This is the mail archive of the
gcc-bugs@gcc.gnu.org
mailing list for the GCC project.
[Bug c/43364] New: Suboptimal code for the use of ARM NEON intrinsic "vset_lane_f32"
- From: "siarhei dot siamashka at gmail dot com" <gcc-bugzilla at gcc dot gnu dot org>
- To: gcc-bugs at gcc dot gnu dot org
- Date: 14 Mar 2010 13:02:19 -0000
- Subject: [Bug c/43364] New: Suboptimal code for the use of ARM NEON intrinsic "vset_lane_f32"

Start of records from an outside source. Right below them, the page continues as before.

$ cat src/rtl/sys_timer_pkg.sv
// Shared register map, CTRL bit positions and prescaler encoding for the
// multi-channel system timer.
package sys_timer_pkg;

  localparam logic [1:0] OFS_RLO  = 2'd0;
  localparam logic [1:0] OFS_RHI  = 2'd1;
  localparam logic [1:0] OFS_CTRL = 2'd2;
  localparam logic [1:0] OFS_STAT = 2'd3;

  localparam int CTRL_EN     = 0;
  localparam int CTRL_IRQ_EN = 1;
  localparam int CTRL_AUTO   = 2;
  localparam int CTRL_PS_LSB = 4;

  typedef enum logic [1:0] {
    PS_DIV1   = 2'd0,
    PS_DIV16  = 2'd1,
    PS_DIV64  = 2'd2,
    PS_DIV256 = 2'd3
  } ps_e;

  // Number of low prescaler bits that must all be ones to produce a tick.
  function automatic logic [3:0] psTickWidth(input ps_e ps);
    case (ps)
      PS_DIV1:  return 4'd0;
      PS_DIV16: return 4'd4;
      PS_DIV64: return 4'd6;
      default:  return 4'd8;
    endcase
  endfunction

endpackage

$ cat src/rtl/sys_timer_if.sv
// System-register bus bundle between the CPU side and the timer block.
interface sys_timer_if;
  logic       sys_cs;
  logic       cpu_rwn;
  logic [6:0] AB;
  logic [7:0] din;
  logic [7:0] dout;
  logic       irq;

  modport master (output sys_cs, cpu_rwn, AB, din, input dout, irq);
  modport slave  (input sys_cs, cpu_rwn, AB, din, output dout, irq);
endinterface
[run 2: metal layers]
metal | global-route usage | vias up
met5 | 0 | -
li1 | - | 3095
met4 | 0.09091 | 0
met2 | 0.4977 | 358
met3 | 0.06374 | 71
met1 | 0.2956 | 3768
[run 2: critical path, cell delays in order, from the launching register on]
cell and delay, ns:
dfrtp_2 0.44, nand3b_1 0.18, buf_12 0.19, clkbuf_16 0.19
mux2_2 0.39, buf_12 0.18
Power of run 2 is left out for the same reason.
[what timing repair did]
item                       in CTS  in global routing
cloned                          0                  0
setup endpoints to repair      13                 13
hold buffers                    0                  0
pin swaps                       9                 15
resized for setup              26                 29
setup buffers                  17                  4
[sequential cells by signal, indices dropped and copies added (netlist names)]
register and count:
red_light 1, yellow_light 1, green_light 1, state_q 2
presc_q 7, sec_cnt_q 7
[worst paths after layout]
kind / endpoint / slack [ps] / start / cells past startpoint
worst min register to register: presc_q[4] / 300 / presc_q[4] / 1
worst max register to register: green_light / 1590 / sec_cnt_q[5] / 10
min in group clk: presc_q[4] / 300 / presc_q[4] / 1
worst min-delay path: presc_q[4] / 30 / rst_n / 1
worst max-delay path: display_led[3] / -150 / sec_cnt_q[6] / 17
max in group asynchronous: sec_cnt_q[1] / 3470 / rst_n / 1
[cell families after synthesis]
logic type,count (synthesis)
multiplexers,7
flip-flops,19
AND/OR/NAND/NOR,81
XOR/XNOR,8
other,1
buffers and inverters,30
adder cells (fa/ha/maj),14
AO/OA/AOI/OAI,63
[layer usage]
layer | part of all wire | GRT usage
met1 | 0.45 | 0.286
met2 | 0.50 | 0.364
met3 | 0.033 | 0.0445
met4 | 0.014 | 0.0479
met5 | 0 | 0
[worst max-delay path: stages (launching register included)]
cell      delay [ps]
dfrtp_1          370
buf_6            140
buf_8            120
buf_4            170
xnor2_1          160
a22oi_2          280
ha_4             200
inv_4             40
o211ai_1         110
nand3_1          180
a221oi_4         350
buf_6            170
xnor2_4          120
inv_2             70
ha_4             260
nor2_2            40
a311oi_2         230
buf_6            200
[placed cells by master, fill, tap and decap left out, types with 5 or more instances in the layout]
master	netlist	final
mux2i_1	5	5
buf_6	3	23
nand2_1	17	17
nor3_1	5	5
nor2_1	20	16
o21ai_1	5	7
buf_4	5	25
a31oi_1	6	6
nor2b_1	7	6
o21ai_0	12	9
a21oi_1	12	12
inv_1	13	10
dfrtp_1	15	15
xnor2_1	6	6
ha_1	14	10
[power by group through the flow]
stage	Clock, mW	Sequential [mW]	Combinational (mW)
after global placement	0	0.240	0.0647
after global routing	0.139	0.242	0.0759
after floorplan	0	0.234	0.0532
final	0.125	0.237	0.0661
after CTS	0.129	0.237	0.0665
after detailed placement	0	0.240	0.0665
[src/flat_wrapper.sv]
// flat-port wrapper written by rule: the top's interface ports become plain ports
module hilo_div_unit_flat 
#(
  parameter int unsigned WIDTH = 32
)
  (clk, rst, bus_hi_we, bus_lo_we, bus_hi_wdata, bus_lo_wdata, bus_div_start, bus_div_signed, bus_div_a, bus_div_b, bus_flush, bus_div_stall, bus_div_done, bus_hi_rdata, bus_lo_rdata);
  hilo_div_if #(.WIDTH(WIDTH)) bus_i ();
  input logic clk;
  input logic rst;
  input wire logic [$bits(bus_i.hi_we)-1:0] bus_hi_we;
  input wire logic [$bits(bus_i.lo_we)-1:0] bus_lo_we;
  input wire logic [$bits(bus_i.hi_wdata)-1:0] bus_hi_wdata;
  input wire logic [$bits(bus_i.lo_wdata)-1:0] bus_lo_wdata;
  input wire logic [$bits(bus_i.div_start)-1:0] bus_div_start;
  input wire logic [$bits(bus_i.div_signed)-1:0] bus_div_signed;
  input wire logic [$bits(bus_i.div_a)-1:0] bus_div_a;
  input wire logic [$bits(bus_i.div_b)-1:0] bus_div_b;
  input wire logic [$bits(bus_i.flush)-1:0] bus_flush;
  output wire logic [$bits(bus_i.div_stall)-1:0] bus_div_stall;
  output wire logic [$bits(bus_i.div_done)-1:0] bus_div_done;
  output wire logic [$bits(bus_i.hi_rdata)-1:0] bus_hi_rdata;
  output wire logic [$bits(bus_i.lo_rdata)-1:0] bus_lo_rdata;
  assign bus_i.hi_we = bus_hi_we;
  assign bus_i.lo_we = bus_lo_we;
  assign bus_i.hi_wdata = bus_hi_wdata;
  assign bus_i.lo_wdata = bus_lo_wdata;
  assign bus_i.div_start = bus_div_start;
  assign bus_i.div_signed = bus_div_signed;
  assign bus_i.div_a = bus_div_a;
  assign bus_i.div_b = bus_div_b;
  assign bus_i.flush = bus_flush;
  assign bus_div_stall = bus_i.div_stall;
  assign bus_div_done = bus_i.div_done;
  assign bus_hi_rdata = bus_i.hi_rdata;
  assign bus_lo_rdata = bus_i.lo_rdata;
  hilo_div_unit #(.WIDTH(WIDTH)) u_core (.clk(clk), .rst(rst), .bus(bus_i));
endmodule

- Reply-to: gcc-bugzilla at gcc dot gnu dot org
/*******/
#include <arm_neon.h>
void neon_add(float * __restrict out, float * __restrict a, float * __restrict
b)
{
float32x2_t tmp1, tmp2;
tmp1 = vset_lane_f32(*a, tmp1, 0);
tmp2 = vset_lane_f32(*b, tmp2, 0);
tmp1 = vadd_f32(tmp1, tmp2);
*out = vget_lane_f32(tmp1, 0);
}
/*******/
00000000 <neon_add>:
0: e5913000 ldr r3, [r1]
4: eddf0b07 vldr d16, [pc, #28] ; 28 <neon_add+0x28>
8: e5922000 ldr r2, [r2]
c: eddf1b05 vldr d17, [pc, #20] ; 28 <neon_add+0x28>
10: ee003b90 vmov.32 d16[0], r3
14: ee012b90 vmov.32 d17[0], r2
18: f2400da1 vadd.f32 d16, d16, d17
1c: f4c0080f vst1.32 {d16[0]}, [r0]
20: e12fff1e bx lr
24: e1a00000 nop (mov r0,r0)
gcc fails to use a single instruction
vld1.32 {d16[0]}, [r1]
instead of
0: e5913000 ldr r3, [r1]
4: eddf0b07 vldr d16, [pc, #28] ; 28 <neon_add+0x28>
10: ee003b90 vmov.32 d16[0], r3
--
Summary: Suboptimal code for the use of ARM NEON intrinsic
"vset_lane_f32"
Product: gcc
Version: 4.4.3
Status: UNCONFIRMED
Severity: normal
Priority: P3
Component: c
AssignedTo: unassigned at gcc dot gnu dot org
ReportedBy: siarhei dot siamashka at gmail dot com
GCC build triplet: arm-unknown-linux-gnueabi
GCC host triplet: arm-unknown-linux-gnueabi
GCC target triplet: arm-unknown-linux-gnueabi
http://gcc.gnu.org/bugzilla/show_bug.cgi?id=43364